***** Records supplied *****

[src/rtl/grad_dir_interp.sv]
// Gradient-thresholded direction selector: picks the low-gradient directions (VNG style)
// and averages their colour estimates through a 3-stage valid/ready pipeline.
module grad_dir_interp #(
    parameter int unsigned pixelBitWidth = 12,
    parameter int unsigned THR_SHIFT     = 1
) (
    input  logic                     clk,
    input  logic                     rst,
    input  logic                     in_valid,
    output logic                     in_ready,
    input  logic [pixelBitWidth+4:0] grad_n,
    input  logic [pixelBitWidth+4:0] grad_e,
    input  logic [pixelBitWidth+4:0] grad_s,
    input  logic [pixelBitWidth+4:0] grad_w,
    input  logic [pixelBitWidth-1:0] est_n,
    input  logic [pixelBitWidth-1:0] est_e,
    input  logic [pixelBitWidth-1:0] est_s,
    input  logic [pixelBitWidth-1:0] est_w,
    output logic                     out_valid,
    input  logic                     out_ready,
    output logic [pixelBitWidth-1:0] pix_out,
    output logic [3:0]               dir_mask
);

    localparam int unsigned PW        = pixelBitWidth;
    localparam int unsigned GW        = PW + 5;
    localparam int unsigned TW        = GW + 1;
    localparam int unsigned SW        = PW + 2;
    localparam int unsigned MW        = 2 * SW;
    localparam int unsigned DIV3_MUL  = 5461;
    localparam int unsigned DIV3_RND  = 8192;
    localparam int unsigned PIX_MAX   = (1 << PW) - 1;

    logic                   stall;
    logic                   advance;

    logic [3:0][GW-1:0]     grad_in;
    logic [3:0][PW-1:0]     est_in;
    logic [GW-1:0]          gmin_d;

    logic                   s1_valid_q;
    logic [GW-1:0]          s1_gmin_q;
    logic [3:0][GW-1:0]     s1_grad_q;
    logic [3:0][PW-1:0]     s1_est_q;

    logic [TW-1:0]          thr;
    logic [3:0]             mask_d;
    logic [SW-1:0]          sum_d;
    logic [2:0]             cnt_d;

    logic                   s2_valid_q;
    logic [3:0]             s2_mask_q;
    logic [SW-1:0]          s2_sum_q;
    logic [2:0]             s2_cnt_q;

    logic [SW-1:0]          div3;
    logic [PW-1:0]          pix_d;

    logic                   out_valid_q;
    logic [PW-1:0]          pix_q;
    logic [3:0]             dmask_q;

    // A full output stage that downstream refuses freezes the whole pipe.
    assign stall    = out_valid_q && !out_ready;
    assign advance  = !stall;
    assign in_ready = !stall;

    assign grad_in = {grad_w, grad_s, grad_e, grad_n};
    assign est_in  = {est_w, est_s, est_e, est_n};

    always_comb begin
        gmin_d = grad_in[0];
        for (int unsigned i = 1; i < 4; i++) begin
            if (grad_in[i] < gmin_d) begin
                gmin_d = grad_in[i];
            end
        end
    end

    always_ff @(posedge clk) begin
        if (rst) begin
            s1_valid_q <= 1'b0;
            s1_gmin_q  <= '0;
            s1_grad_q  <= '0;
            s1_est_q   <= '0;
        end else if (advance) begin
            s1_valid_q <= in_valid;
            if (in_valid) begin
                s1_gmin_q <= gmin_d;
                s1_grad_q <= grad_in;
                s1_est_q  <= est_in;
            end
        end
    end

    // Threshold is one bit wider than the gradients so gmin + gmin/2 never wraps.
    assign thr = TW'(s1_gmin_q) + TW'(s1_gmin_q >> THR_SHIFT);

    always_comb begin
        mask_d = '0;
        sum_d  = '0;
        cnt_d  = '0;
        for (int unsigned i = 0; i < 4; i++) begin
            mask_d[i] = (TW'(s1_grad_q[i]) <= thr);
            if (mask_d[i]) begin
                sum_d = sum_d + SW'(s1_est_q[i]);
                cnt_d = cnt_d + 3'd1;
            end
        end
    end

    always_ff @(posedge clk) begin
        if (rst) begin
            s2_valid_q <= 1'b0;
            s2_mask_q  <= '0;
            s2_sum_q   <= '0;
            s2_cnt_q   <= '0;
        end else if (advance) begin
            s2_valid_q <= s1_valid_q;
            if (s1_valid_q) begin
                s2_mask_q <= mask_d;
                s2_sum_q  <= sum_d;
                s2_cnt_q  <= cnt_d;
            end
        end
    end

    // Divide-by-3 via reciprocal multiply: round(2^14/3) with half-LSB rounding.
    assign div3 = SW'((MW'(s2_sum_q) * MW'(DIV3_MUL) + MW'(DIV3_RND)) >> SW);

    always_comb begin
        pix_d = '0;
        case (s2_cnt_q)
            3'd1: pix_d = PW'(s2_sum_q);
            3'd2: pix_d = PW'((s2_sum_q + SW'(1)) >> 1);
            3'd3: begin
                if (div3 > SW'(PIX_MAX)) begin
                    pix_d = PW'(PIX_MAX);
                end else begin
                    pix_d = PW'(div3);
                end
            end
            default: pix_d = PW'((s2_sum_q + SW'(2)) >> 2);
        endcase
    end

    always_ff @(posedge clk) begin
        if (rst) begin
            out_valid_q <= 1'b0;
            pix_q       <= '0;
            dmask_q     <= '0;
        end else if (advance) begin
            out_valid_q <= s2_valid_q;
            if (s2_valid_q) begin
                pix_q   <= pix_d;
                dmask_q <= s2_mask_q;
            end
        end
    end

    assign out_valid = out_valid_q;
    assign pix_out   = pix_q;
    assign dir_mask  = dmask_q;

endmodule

*****
***** Records supplied *****

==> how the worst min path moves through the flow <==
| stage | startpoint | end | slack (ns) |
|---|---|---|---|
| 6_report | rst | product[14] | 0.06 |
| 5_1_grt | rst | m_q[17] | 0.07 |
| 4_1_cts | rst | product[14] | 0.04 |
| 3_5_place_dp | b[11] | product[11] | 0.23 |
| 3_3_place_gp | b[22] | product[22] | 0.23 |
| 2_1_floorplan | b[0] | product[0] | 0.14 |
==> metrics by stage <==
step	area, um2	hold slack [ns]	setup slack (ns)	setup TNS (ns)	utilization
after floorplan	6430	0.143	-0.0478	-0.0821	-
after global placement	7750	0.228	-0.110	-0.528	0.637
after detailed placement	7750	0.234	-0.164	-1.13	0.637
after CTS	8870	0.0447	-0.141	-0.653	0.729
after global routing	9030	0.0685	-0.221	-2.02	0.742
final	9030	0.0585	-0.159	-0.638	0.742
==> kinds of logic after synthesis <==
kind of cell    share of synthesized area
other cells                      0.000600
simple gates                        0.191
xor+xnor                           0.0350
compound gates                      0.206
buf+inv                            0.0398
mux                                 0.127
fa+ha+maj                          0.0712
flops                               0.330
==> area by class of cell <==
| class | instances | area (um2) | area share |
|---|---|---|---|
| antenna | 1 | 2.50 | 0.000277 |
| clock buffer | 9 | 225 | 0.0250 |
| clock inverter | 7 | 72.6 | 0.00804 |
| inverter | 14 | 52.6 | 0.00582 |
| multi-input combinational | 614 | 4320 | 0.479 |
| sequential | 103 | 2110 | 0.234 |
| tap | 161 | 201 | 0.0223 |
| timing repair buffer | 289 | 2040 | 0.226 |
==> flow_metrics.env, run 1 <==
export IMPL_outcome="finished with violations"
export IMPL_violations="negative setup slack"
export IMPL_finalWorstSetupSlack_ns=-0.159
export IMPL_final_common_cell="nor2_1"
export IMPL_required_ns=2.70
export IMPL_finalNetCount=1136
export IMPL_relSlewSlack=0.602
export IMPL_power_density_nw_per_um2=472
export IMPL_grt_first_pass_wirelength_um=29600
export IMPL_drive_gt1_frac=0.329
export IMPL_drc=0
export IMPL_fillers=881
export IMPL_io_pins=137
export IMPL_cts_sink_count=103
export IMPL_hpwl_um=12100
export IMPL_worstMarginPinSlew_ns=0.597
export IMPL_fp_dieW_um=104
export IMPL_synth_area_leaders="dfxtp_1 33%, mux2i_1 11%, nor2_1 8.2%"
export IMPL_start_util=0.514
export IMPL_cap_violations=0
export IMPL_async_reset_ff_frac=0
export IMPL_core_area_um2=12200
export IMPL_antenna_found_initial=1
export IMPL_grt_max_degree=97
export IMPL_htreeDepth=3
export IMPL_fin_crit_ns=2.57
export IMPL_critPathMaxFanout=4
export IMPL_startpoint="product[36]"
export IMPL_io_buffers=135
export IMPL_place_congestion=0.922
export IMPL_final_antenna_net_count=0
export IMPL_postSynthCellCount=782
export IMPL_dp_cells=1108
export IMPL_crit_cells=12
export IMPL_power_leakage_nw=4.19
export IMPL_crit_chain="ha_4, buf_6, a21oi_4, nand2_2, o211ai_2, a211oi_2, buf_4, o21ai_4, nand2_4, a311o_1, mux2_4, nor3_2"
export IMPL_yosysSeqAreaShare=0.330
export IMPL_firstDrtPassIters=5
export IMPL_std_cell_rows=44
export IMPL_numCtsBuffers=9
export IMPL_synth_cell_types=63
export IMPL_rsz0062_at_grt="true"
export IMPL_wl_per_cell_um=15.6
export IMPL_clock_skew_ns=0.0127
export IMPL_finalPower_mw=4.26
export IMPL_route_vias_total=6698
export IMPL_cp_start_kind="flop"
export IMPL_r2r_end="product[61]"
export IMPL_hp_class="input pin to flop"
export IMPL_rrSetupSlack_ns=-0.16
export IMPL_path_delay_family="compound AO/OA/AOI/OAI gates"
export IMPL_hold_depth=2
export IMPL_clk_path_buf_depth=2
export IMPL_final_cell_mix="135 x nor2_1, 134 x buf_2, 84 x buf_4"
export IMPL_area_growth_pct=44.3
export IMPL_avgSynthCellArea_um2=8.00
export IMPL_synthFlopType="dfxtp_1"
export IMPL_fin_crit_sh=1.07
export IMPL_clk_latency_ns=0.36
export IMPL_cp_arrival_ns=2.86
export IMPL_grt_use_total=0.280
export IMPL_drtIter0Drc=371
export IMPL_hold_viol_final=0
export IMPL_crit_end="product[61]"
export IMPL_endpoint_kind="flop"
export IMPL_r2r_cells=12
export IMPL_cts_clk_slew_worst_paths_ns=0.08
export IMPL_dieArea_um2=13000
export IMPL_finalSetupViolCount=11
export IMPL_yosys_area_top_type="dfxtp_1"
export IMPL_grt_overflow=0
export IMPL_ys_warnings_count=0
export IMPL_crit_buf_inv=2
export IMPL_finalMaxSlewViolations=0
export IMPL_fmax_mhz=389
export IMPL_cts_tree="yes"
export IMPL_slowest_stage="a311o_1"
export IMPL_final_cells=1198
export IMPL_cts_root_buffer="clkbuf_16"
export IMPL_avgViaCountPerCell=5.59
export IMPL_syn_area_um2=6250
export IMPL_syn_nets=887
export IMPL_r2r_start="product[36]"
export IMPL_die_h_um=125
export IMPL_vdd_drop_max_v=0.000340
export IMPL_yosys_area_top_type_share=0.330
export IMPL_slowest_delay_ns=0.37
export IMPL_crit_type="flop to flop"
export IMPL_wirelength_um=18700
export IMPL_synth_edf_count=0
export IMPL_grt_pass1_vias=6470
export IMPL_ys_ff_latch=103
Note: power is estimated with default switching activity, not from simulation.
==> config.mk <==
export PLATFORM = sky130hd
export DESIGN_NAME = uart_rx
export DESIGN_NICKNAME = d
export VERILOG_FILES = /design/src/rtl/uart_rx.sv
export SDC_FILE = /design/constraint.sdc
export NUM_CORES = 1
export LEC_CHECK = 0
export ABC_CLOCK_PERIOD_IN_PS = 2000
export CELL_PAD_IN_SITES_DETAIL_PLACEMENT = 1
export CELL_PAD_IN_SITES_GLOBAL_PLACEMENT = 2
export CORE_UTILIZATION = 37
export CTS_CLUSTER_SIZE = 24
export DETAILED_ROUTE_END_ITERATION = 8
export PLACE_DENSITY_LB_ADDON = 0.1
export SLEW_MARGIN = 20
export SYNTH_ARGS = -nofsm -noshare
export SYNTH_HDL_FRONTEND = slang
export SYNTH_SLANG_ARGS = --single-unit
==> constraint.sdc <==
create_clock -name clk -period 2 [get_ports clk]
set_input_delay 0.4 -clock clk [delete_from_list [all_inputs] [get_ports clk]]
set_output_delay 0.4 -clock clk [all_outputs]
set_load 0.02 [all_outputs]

*****

Work item -> List the lines of the entries that include "after".

Problem solution ->
after floorplan	6430	0.143	-0.0478	-0.0821	-
after global placement	7750	0.228	-0.110	-0.528	0.637
after detailed placement	7750	0.234	-0.164	-1.13	0.637
after CTS	8870	0.0447	-0.141	-0.653	0.729
after global routing	9030	0.0685	-0.221	-2.02	0.742
==> kinds of logic after synthesis <==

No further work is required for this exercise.